Friday, January 2, 2015

Ernst Lubitsch's The Shop Around the Corner

The Shop Around the Corner, which recreates Budapest in America and inhabits it with James Stewart and Margaret Sullavan, is a beguiling romantic comedy of pretence and cross purposes, as sweet and light as an Esterhazy honey ball.
David Thomson, A Biographical Dictionary of Film (William Morrow and Company,1976).

The estimable Film Forum showed The Shop Around the Corner (1940) this past week in a lovely, warm 35 mm. print (non-digital, in other words).  It is a moving and beautiful film;  whether it is funny or not is subjective; I have always felt that the best comedies are not necessarily funny: if Chaplin, Keaton, McCarey and Lubitsch don't make you laugh one can enjoy their films for their beauty and compassion, qualities lacking in the anarchic humor of the Marx brothers, Woody Allen, et al.
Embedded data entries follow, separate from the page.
<file path="src/logic/dgoc_pkg.sv">
// Package for the diagnostic and output command register bank
package dgoc_pkg;

  // ----------------------------------------------------------------
  // Read addresses of the diagnostic registers
  // ----------------------------------------------------------------
  localparam logic [3:0] ADDR_EVENT_KEYON   = 4'h0;
  localparam logic [3:0] ADDR_SUPPLY_SENSOR = 4'h3;
  localparam logic [3:0] ADDR_RESET_CAUSE   = 4'h7;
  localparam logic [3:0] ADDR_THERMAL_LINK  = 4'hb;
  localparam logic [3:0] ADDR_IGNITER       = 4'he;
  // Read that clears the event register instead of returning it
  localparam logic [3:0] ADDR_EVENT_CLEAR   = 4'h5;

  // ----------------------------------------------------------------
  // Command register selectors and reset values
  // ----------------------------------------------------------------
  localparam logic [1:0] SEL_CMD_ONE   = 2'h0;
  localparam logic [1:0] SEL_CMD_TWO   = 2'h1;
  localparam logic [1:0] SEL_CMD_THREE = 2'h2;
  localparam logic [7:0] CMD_RESET     = 8'h00;
  localparam logic       STEPPER_BRIDGE_RESET = 1'b1;

  // ----------------------------------------------------------------
  // Codes and field positions
  // ----------------------------------------------------------------
  localparam logic [1:0] IGN_SHORT_GND   = 2'h0;
  localparam logic [1:0] IGN_OPEN_LOAD   = 2'h1;
  localparam logic [1:0] IGN_SHORT_BAT   = 2'h2;
  localparam logic [1:0] IGN_HEALTHY     = 2'h3;
  localparam logic [1:0] SUP_OVERLOAD    = 2'h1;
  localparam logic [1:0] SUP_OVER_V_T    = 2'h2;
  localparam logic [1:0] SUP_HEALTHY     = 2'h3;
  localparam int         CMD2_UNUSED_BIT = 5;
  localparam int         CMD3_DIR_BIT    = 7;
  localparam int         CMD3_EN_BIT     = 6;

  // ----------------------------------------------------------------
  // Timing at 20 MHz
  // ----------------------------------------------------------------
  localparam int CLK_HZ         = 20000000;
  localparam int IO_UV_MS       = 225;
  localparam int SEO_INJ_MS     = 225;
  localparam int SEO_RELAY_MS   = 600;
  localparam int IO_UV_CYCLES   = IO_UV_MS * (CLK_HZ / 1000);
  localparam int SEO_INJ_CYC    = SEO_INJ_MS * (CLK_HZ / 1000);
  localparam int SEO_RELAY_CYC  = SEO_RELAY_MS * (CLK_HZ / 1000);

  // ----------------------------------------------------------------
  // Raw condition inputs from the analog side
  // ----------------------------------------------------------------
  typedef struct packed {
    logic [7:0] igniter_fault_code;
    logic       key_on_above;
    logic       relay_driver_overcurrent_off;
    logic       crank_sensor_diag_running;
    logic       crank_sensor_generic;
    logic       crank_fully_adaptive;
    logic [1:0] supply_a_overload_ovot;
    logic [1:0] supply_b_overload_ovot;
    logic       timing_monitor_reset;
    logic       main_outputs_fault;
    logic       configurable_outputs_fault;
    logic       short_undervolt_reset;
    logic       long_undervolt_event;
    logic       logic5v_overvoltage;
    logic       logic3v3_undervoltage;
    logic       battery_overvolt_shutdown;
    logic [3:0] overtemp;
    logic [3:0] can_errors;
    logic       frame_length_error;
    logic       frame_timeout_error;
    logic       io_supply_low;
    logic       watchdog_alarm;
    logic       filtered_key_on;
  } dgoc_cond_t;

  typedef enum logic [1:0] {
    SEO_IDLE  = 2'b00,
    SEO_COUNT = 2'b01,
    SEO_DONE  = 2'b10
  } dgoc_seo_t;

endpackage

</file>
<file path="src/logic/dgoc_regs.sv">
// Diagnostic status and output command register bank
`timescale 1ns/1ps
// What this block does
// - Four igniter 2-bit codes: 00 ground short, 01 open, 10 battery short, 11 ok.
// - Supply bit 6 shows relay driver off from earlier overcurrent.
// - Crank fault only in fully adaptive mode; separate diag-running bit.
// - Sensor supply codes 01 overload, 10 OV/OT, 11 ok; overload wins.
// - Separate reset-cause flags: timing monitor, short and long undervoltage.
// - Summary fault bits for main outputs/igniters and configurable outputs.
// - Flags for 5 V overvoltage, 3.3 V undervoltage, battery overvoltage shutdown.
// - Output inhibit blocks all outputs and their command data until start.
// - Inhibit not cleared by read; set by power-on, software and pin reset.
// - Four overtemperature flags in bits 7 to 4.
// - Long undervoltage event latched even when masked.
// - One CAN error bit for any of four transceiver errors.
// - Frame length error bit 1, stream time-out bit 0.
// - I/O undervoltage flag set after 225 ms continuous undervoltage.
// - Watchdog reset shown latched in bit 6 and live in bit 3.
// - Safe-off flags after 225 ms injectors and 600 ms relay outputs.
// - Safe-off only with power latch off; key off or watchdog event starts it.
// - Command registers loaded from data frames with selection bit zero.
// - Command bit one switches on; registers reset to zero.
// - Command one bits 7..0: inj1..4, out5, out20, out8, out19.
// - Command two: out15, out14, unused, then out9 and igniters 1..4.
// - Command three outputs 22,21,16,13,17,10,7,6; stepper uses bits 7 and 6.
// - Diagnostic fault bits clear when their register is read; event register bits clear only on the separate clear read.
// - Bridge select at reset one makes stepper bridges, zero single stages.
// - Stepper direction 0 forward, 1 back; enable 1 enables.
module dgoc_regs (
  input  wire logic                 mclk,
  input  wire logic                 reset,
  input  wire logic                 power_on_reset,
  input  wire logic                 software_reset_command,
  input  wire logic                 reset_pin,
  input  wire logic                 start_command,
  input  wire logic                 power_latch_config,
  input  wire logic                 stepper_bridge_wr,
  input  wire logic                 stepper_bridge_wdata,
  input  wire dgoc_pkg::dgoc_cond_t cond,
  input  wire logic                 rd_stb,
  input  wire logic [3:0]           rd_addr,
  output logic [7:0]                rd_data,
  input  wire logic                 frame_stb,
  input  wire logic [8:0]           frame_data,
  input  wire logic [1:0]           frame_sel,
  output logic [7:0]                output_on_command_one,
  output logic [7:0]                output_on_command_two,
  output logic [7:0]                output_on_command_three,
  output logic                      stepper_dir,
  output logic                      stepper_enable,
  output logic                      stepper_bridge_select,
  output logic                      output_inhibit
);

  // ----------------------------------------------------------------
  // Read decode
  // ----------------------------------------------------------------
  logic rd_event;
  logic rd_event_clr;
  logic rd_supply;
  logic rd_cause;
  logic rd_thermal;
  logic rd_ign;
  assign rd_event     = rd_stb && (rd_addr == dgoc_pkg::ADDR_EVENT_KEYON);
  assign rd_event_clr = rd_stb && (rd_addr == dgoc_pkg::ADDR_EVENT_CLEAR);
  assign rd_supply    = rd_stb && (rd_addr == dgoc_pkg::ADDR_SUPPLY_SENSOR);
  assign rd_cause     = rd_stb && (rd_addr == dgoc_pkg::ADDR_RESET_CAUSE);
  assign rd_thermal   = rd_stb && (rd_addr == dgoc_pkg::ADDR_THERMAL_LINK);
  assign rd_ign       = rd_stb && (rd_addr == dgoc_pkg::ADDR_IGNITER);

  // ----------------------------------------------------------------
  // Live condition encoding
  // ----------------------------------------------------------------
  logic [1:0] sup_a_code;
  logic [1:0] sup_b_code;
  logic       crank_fault_live;
  always_comb begin
    // Overload outranks OV/OT
    if (cond.supply_a_overload_ovot[0]) begin
      sup_a_code = dgoc_pkg::SUP_OVERLOAD;
    end else if (cond.supply_a_overload_ovot[1]) begin
      sup_a_code = dgoc_pkg::SUP_OVER_V_T;
    end else begin
      sup_a_code = dgoc_pkg::SUP_HEALTHY;
    end
    if (cond.supply_b_overload_ovot[0]) begin
      sup_b_code = dgoc_pkg::SUP_OVERLOAD;
    end else if (cond.supply_b_overload_ovot[1]) begin
      sup_b_code = dgoc_pkg::SUP_OVER_V_T;
    end else begin
      sup_b_code = dgoc_pkg::SUP_HEALTHY;
    end
  end
  assign crank_fault_live = cond.crank_sensor_generic && cond.crank_fully_adaptive;

  // ----------------------------------------------------------------
  // Igniter codes: latest fault code held until read
  // ----------------------------------------------------------------
  logic [7:0] ign_q;
  genvar gi;
  generate
    for (gi = 0; gi < 4; gi++) begin : g_ign
      logic [1:0] live;
      assign live = cond.igniter_fault_code[2*gi +: 2];
      always_ff @(posedge mclk) begin
        if (reset) begin
          ign_q[2*gi +: 2] <= dgoc_pkg::IGN_HEALTHY;
        end else if (live != dgoc_pkg::IGN_HEALTHY) begin
          ign_q[2*gi +: 2] <= live;
        end else if (rd_ign) begin
          ign_q[2*gi +: 2] <= dgoc_pkg::IGN_HEALTHY;
        end
      end
    end
  endgenerate

  // ----------------------------------------------------------------
  // Sticky fault flags: set wins over read clear
  // ----------------------------------------------------------------
  // Reset-cause register bits other than inhibit
  logic [6:0] cause_set;
  logic [6:0] cause_q;
  assign cause_set = {cond.timing_monitor_reset,
                      cond.main_outputs_fault,
                      cond.short_undervolt_reset,
                      cond.configurable_outputs_fault,
                      cond.logic5v_overvoltage,
                      cond.logic3v3_undervoltage,
                      cond.battery_overvolt_shutdown};
  logic [7:0] therm_set;
  logic [7:0] therm_q;
  assign therm_set = {cond.overtemp,
                      cond.long_undervolt_event,
                      |cond.can_errors,
                      cond.frame_length_error,
                      cond.frame_timeout_error};
  logic crank_q;

  genvar gc;
  generate
    for (gc = 0; gc < 7; gc++) begin : g_cause
      always_ff @(posedge mclk) begin
        if (reset) begin
          cause_q[gc] <= 1'b0;
        end else if (cause_set[gc]) begin
          cause_q[gc] <= 1'b1;
        end else if (rd_cause) begin
          cause_q[gc] <= 1'b0;
        end
      end
    end
    for (gc = 0; gc < 8; gc++) begin : g_therm
      always_ff @(posedge mclk) begin
        if (reset) begin
          therm_q[gc] <= 1'b0;
        end else if (therm_set[gc]) begin
          therm_q[gc] <= 1'b1;
        end else if (rd_thermal) begin
          therm_q[gc] <= 1'b0;
        end
      end
    end
  endgenerate

  // Sticky like the others; a supply register read clears it
  always_ff @(posedge mclk) begin
    if (reset) begin
      crank_q <= 1'b0;
    end else if (crank_fault_live) begin
      crank_q <= 1'b1;
    end else if (rd_supply) begin
      crank_q <= 1'b0;
    end
  end

  // ----------------------------------------------------------------
  // Output inhibit
  // ----------------------------------------------------------------
  always_ff @(posedge mclk) begin
    if (reset || power_on_reset || software_reset_command || reset_pin) begin
      output_inhibit <= 1'b1;
    end else if (start_command) begin
      output_inhibit <= 1'b0;
    end
  end

  // ----------------------------------------------------------------
  // I/O undervoltage qualifier
  // ----------------------------------------------------------------
  localparam logic [22:0] IO_UV_LIMIT = 23'(dgoc_pkg::IO_UV_CYCLES);
  // Saturates one past the limit so the set condition holds steadily
  logic [22:0] io_uv_cnt_q;
  logic        io_uv_q;
  always_ff @(posedge mclk) begin
    if (reset || !cond.io_supply_low) begin
      io_uv_cnt_q <= '0;
    end else if (io_uv_cnt_q <= IO_UV_LIMIT) begin
      io_uv_cnt_q <= io_uv_cnt_q + 23'h000001;
    end
  end

  // ----------------------------------------------------------------
  // Safe engine off sequencing
  // ----------------------------------------------------------------
  // Counts span millions of cycles, out of reach of short test runs
  localparam logic [23:0] SEO_INJ_LIMIT   = 24'(dgoc_pkg::SEO_INJ_CYC);
  localparam logic [23:0] SEO_RELAY_LIMIT = 24'(dgoc_pkg::SEO_RELAY_CYC);
  dgoc_pkg::dgoc_seo_t seo_state_q;
  logic [23:0]         seo_cnt_q;
  logic                seo_inj_q;
  logic                seo_relay_q;
  logic                wdg_latched_q;
  logic                wdg_prev_q;
  logic                wdg_rise;
  logic                seo_trigger;
  assign wdg_rise    = cond.watchdog_alarm && !wdg_prev_q;
  // Only with power latch disabled; watchdog overrides a high key
  assign seo_trigger = !power_latch_config && (!cond.filtered_key_on || wdg_rise);

  always_ff @(posedge mclk) begin
    if (reset) begin
      seo_state_q <= dgoc_pkg::SEO_IDLE;
      seo_cnt_q   <= '0;
    end else begin
      case (seo_state_q)
        dgoc_pkg::SEO_IDLE: begin
          seo_cnt_q <= '0;
          if (seo_trigger) begin
            seo_state_q <= dgoc_pkg::SEO_COUNT;
          end
        end
        dgoc_pkg::SEO_COUNT: begin
          seo_cnt_q <= seo_cnt_q + 24'h000001;
          if (power_latch_config) begin
            seo_state_q <= dgoc_pkg::SEO_IDLE;
          end else if (seo_cnt_q >= SEO_RELAY_LIMIT) begin
            seo_state_q <= dgoc_pkg::SEO_DONE;
          end
        end
        dgoc_pkg::SEO_DONE: begin
          // Rearm when key returns without a pending watchdog
          if (cond.filtered_key_on && !cond.watchdog_alarm) begin
            seo_state_q <= dgoc_pkg::SEO_IDLE;
          end
        end
        default: begin
          seo_state_q <= dgoc_pkg::SEO_IDLE;
        end
      endcase
    end
  end

  // Event register: cleared only by the separate clear read
  always_ff @(posedge mclk) begin
    if (reset) begin
      io_uv_q       <= 1'b0;
      seo_inj_q     <= 1'b0;
      seo_relay_q   <= 1'b0;
      wdg_latched_q <= 1'b0;
      wdg_prev_q    <= 1'b0;
    end else begin
      wdg_prev_q <= cond.watchdog_alarm;
      if (io_uv_cnt_q > IO_UV_LIMIT) begin
        io_uv_q <= 1'b1;
      end else if (rd_event_clr) begin
        io_uv_q <= 1'b0;
      end
      if (wdg_rise) begin
        wdg_latched_q <= 1'b1;
      end else if (rd_event_clr) begin
        wdg_latched_q <= 1'b0;
      end
      if (seo_state_q == dgoc_pkg::SEO_COUNT && seo_cnt_q == SEO_INJ_LIMIT) begin
        seo_inj_q <= 1'b1;
      end else if (rd_event_clr) begin
        seo_inj_q <= 1'b0;
      end
      if (seo_state_q == dgoc_pkg::SEO_COUNT && seo_cnt_q == SEO_RELAY_LIMIT) begin
        seo_relay_q <= 1'b1;
      end else if (rd_event_clr) begin
        seo_relay_q <= 1'b0;
      end
    end
  end

  // ----------------------------------------------------------------
  // Read data mux
  // ----------------------------------------------------------------
  always_ff @(posedge mclk) begin
    if (reset) begin
      rd_data <= 8'h00;
    end else if (rd_stb) begin
      case (rd_addr)
        dgoc_pkg::ADDR_EVENT_KEYON: begin
          rd_data <= {io_uv_q, wdg_latched_q, seo_inj_q, seo_relay_q,
                      cond.watchdog_alarm, 2'b00, cond.filtered_key_on};
        end
        dgoc_pkg::ADDR_SUPPLY_SENSOR: begin
          rd_data <= {cond.key_on_above, cond.relay_driver_overcurrent_off,
                      cond.crank_sensor_diag_running, crank_q, sup_b_code, sup_a_code};
        end
        dgoc_pkg::ADDR_RESET_CAUSE: begin
          // Inhibit sits in bit 1 and is never cleared by reads
          rd_data <= {cause_q[6:1], output_inhibit, cause_q[0]};
        end
        dgoc_pkg::ADDR_THERMAL_LINK: begin
          rd_data <= therm_q;
        end
        dgoc_pkg::ADDR_IGNITER: begin
          rd_data <= ign_q;
        end
        default: begin
          rd_data <= 8'h00;
        end
      endcase
    end
  end

  // ----------------------------------------------------------------
  // Command registers from downstream data frames
  // ----------------------------------------------------------------
  logic       frame_ok;
  logic [7:0] frame_payload;
  // Bit 0 arrives first and must be 0 for a data frame
  assign frame_ok      = frame_stb && !frame_data[0];
  assign frame_payload = frame_data[8:1];

  always_ff @(posedge mclk) begin
    if (reset || power_on_reset || software_reset_command || reset_pin) begin
      output_on_command_one   <= dgoc_pkg::CMD_RESET;
      output_on_command_two   <= dgoc_pkg::CMD_RESET;
      output_on_command_three <= dgoc_pkg::CMD_RESET;
    end else if (output_inhibit) begin
      // Data for the stages is dropped while inhibited
      output_on_command_one   <= dgoc_pkg::CMD_RESET;
      output_on_command_two   <= dgoc_pkg::CMD_RESET;
      output_on_command_three <= dgoc_pkg::CMD_RESET;
    end else if (frame_ok) begin
      case (frame_sel)
        dgoc_pkg::SEL_CMD_ONE: begin
          output_on_command_one <= frame_payload;
        end
        dgoc_pkg::SEL_CMD_TWO: begin
          output_on_command_two <= frame_payload;
          output_on_command_two[dgoc_pkg::CMD2_UNUSED_BIT] <= 1'b0;
        end
        dgoc_pkg::SEL_CMD_THREE: begin
          output_on_command_three <= frame_payload;
        end
        default: begin
          output_on_command_one <= output_on_command_one;
        end
      endcase
    end
  end

  always_ff @(posedge mclk) begin
    if (reset) begin
      stepper_bridge_select <= dgoc_pkg::STEPPER_BRIDGE_RESET;
    end else if (stepper_bridge_wr) begin
      stepper_bridge_select <= stepper_bridge_wdata;
    end
  end

  // Bits 7 and 6 of command three double as stepper controls
  assign stepper_dir    = stepper_bridge_select &&
                          output_on_command_three[dgoc_pkg::CMD3_DIR_BIT];
  assign stepper_enable = stepper_bridge_select &&
                          output_on_command_three[dgoc_pkg::CMD3_EN_BIT];

endmodule

</file>
<file path="config.mk">
export PLATFORM = sky130hd
export DESIGN_NAME = dgoc_regs
export DESIGN_NICKNAME = d
export VERILOG_FILES = /design/src/logic/dgoc_pkg.sv /design/src/logic/dgoc_regs.sv
export SDC_FILE = /design/constraint.sdc
export NUM_CORES = 1
export LEC_CHECK = 0
export CORE_ASPECT_RATIO = 0.5
export CORE_UTILIZATION = 60
export DETAILED_ROUTE_END_ITERATION = 6
export DONT_BUFFER_PORTS = 1
export GPL_TIMING_DRIVEN = 1
export PLACE_DENSITY = 0.78
export SETUP_SLACK_MARGIN = 0.3
export SKIP_LAST_GASP = 1
export SLEW_MARGIN = 5
export SYNTH_ARGS = -nofsm -noshare
export SYNTH_HDL_FRONTEND = slang
export SYNTH_SLANG_ARGS = --single-unit
</file>
<file path="constraint.sdc">
create_clock -name mclk -period 3.3 [get_ports mclk]
set_clock_uncertainty 0.1 [all_clocks]
set_input_delay 0.825 -clock mclk [delete_from_list [all_inputs] [get_ports mclk]]
set_output_delay 0.825 -clock mclk [all_outputs]
set_load 0.01 [all_outputs]
</file>
# Word-level counts from Yosys, hierarchy flattened
# Index checks and enable logic that the tools add are counted.
# op_classes
n_addsub	2
n_lt_le_gt_ge	3
eq_ne	18
mux	40
reduce_logical	59
# op_table
operator	count
$reduce_bool A2 Y1	25
$pmux W24 S2	1
$pmux W8 S5	1
$mux W1	26
$add A24 B1 Y24 const B	1
$eq A24 B23 Y1 const B	1
$eq A24 B24 Y1 const B	1
$ge A24 B24 Y1 const B	1
$add A23 B1 Y23 const B	1
$gt A23 B23 Y1 const B	1
$le A23 B23 Y1 const B	1
$mux W2	11
$logic_and A1 B1 Y1	14
$ne A2 B2 Y1 const B	6
$eq A4 B3 Y1 const B	2
$eq A4 B4 Y1 const B	2
$logic_not A1 Y1	6
$pmux W2 S3	1
$reduce_and A2 Y1	3
$logic_or A1 B1 Y1	5
$eq A2 B1 Y1 const B	2
$eq A2 B2 Y1 const B	2
$eq A4 B2 Y1 const B	1
$logic_not A2 Y1	2
other kinds (5)	5
# word_totals
register_bits	111
in_bits	64
elab_cells	156

# Longest topological paths before layout
# Gate-level depths: netlist (run 1).
# depth
depth_word	6
ltp_mapped	8

# Worst setup path before layout (run 1)
# No wires, ideal clock.
# synth_path
path_type	input -> register
startpoint	input port rd_addr[3]
endpoint	register rd_data[3]
setup_time_ps	71
arrival_ps	1983
required_ps	3129
path_slack_ps	1146
stages	8
path_cell_list	clkbuf_1 or3_1 a21oi_1 a21oi_1 nor2b_1 clkbuf_1 o21ai_0 a21oi_1
# synth_via
elab_chain_len	2
# synth_rtl
item	line_no	source
start, declared	dgoc_regs.sv:41	input wire logic [3:0] rd_addr,
$eq A4 B4 Y1, or another cell as far along	dgoc_regs.sv:293	case (rd_addr)
$pmux W8 S5 (*)	dgoc_regs.sv:293	
end signal, assigned	dgoc_regs.sv:295	rd_data <= {io_uv_q, wdg_latched_q, seo_inj_q, seo_relay_q,
end signal, assigned	dgoc_regs.sv:299	rd_data <= {cond.key_on_above, cond.relay_driver_overcurrent_off,
end signal, assigned	dgoc_regs.sv:304	rd_data <= {cause_q[6:1], output_inhibit, cause_q[0]};
end, declared	dgoc_regs.sv:42	output logic [7:0] rd_data,
# Mark *: on every way between the ends. The rest lies on a longest branch, timed or not.
# A chain may end at the register's enable or synchronous reset.

# Final worst setup path (run 1)
# layout_path
startpoint	register io_uv_cnt_q[5]
endpoint	register io_uv_cnt_q[20]
# layout_via
elab_chain_len	1
# layout_rtl
item	line_no	source
start, declared	dgoc_regs.sv:192	logic [22:0] io_uv_cnt_q;
start signal, assigned	dgoc_regs.sv:198	io_uv_cnt_q <= io_uv_cnt_q + 23'h000001;
$add A23 B1 Y23 / $le A23 B23 Y1 (equally long branches)	dgoc_regs.sv:198, dgoc_regs.sv:197	
# Several ways; a longest one is shown, not always the timed one.

==> results of run 1 <==
## final timing paths
check	start	end	slack [ns]	depth (start not counted)
hold / removal	therm_q[2]	therm_q[2]	0.36	2
setup reg to reg	io_uv_cnt_q[5]	io_uv_cnt_q[20]	1.10	6
hold reg to reg	therm_q[2]	therm_q[2]	0.36	2
setup / recovery	io_uv_cnt_q[5]	io_uv_cnt_q[20]	1.10	6
## routing by layer
| layer | vias up | track usage (%) | share of wire, % |
|---|---|---|---|
| met5 | - | 0 | 0 |
| met4 | 0 | 10.8 | 2.0 |
| met3 | 19 | 7.91 | 5.4 |
| met2 | 65 | 44.8 | 48 |
| met1 | 1922 | 29.4 | 45 |
| li1 | 2061 | - | - |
There is a dark side to The Shop Around the Corner, as Lubitsch does not venture much beyond the shop itself, full of clerks worried about their paychecks and their security and trying hard to stay in the middle class.  One of the employees is having an affair with the boss's wife and this is played more as tragedy than comedy, as the boss tries to kill himself. Unemployed Klara talks her way into a job and feuds with her boss Alfred while they have a lonely-hearts correspondence with each other anonymously, each afraid to meet and be disappointed.  Lubitsch emphasizes how our dreams don't always gibe with reality, especially when we are unwilling to "scratch the surface" of others.

William Paul, author of Ernst Lubitsch's American Comedy (Columbia University Press, 1983), said he had to explain to his students why Lubitsch was funny, a futile endeavor indeed.  Lubitsch is not necessarily trying to make one laugh, he wants to observe how both mean and generous human beings can be to one another and his intelligent observations and unobtrusive camera are never condescending, as much as we may laugh at human behavior.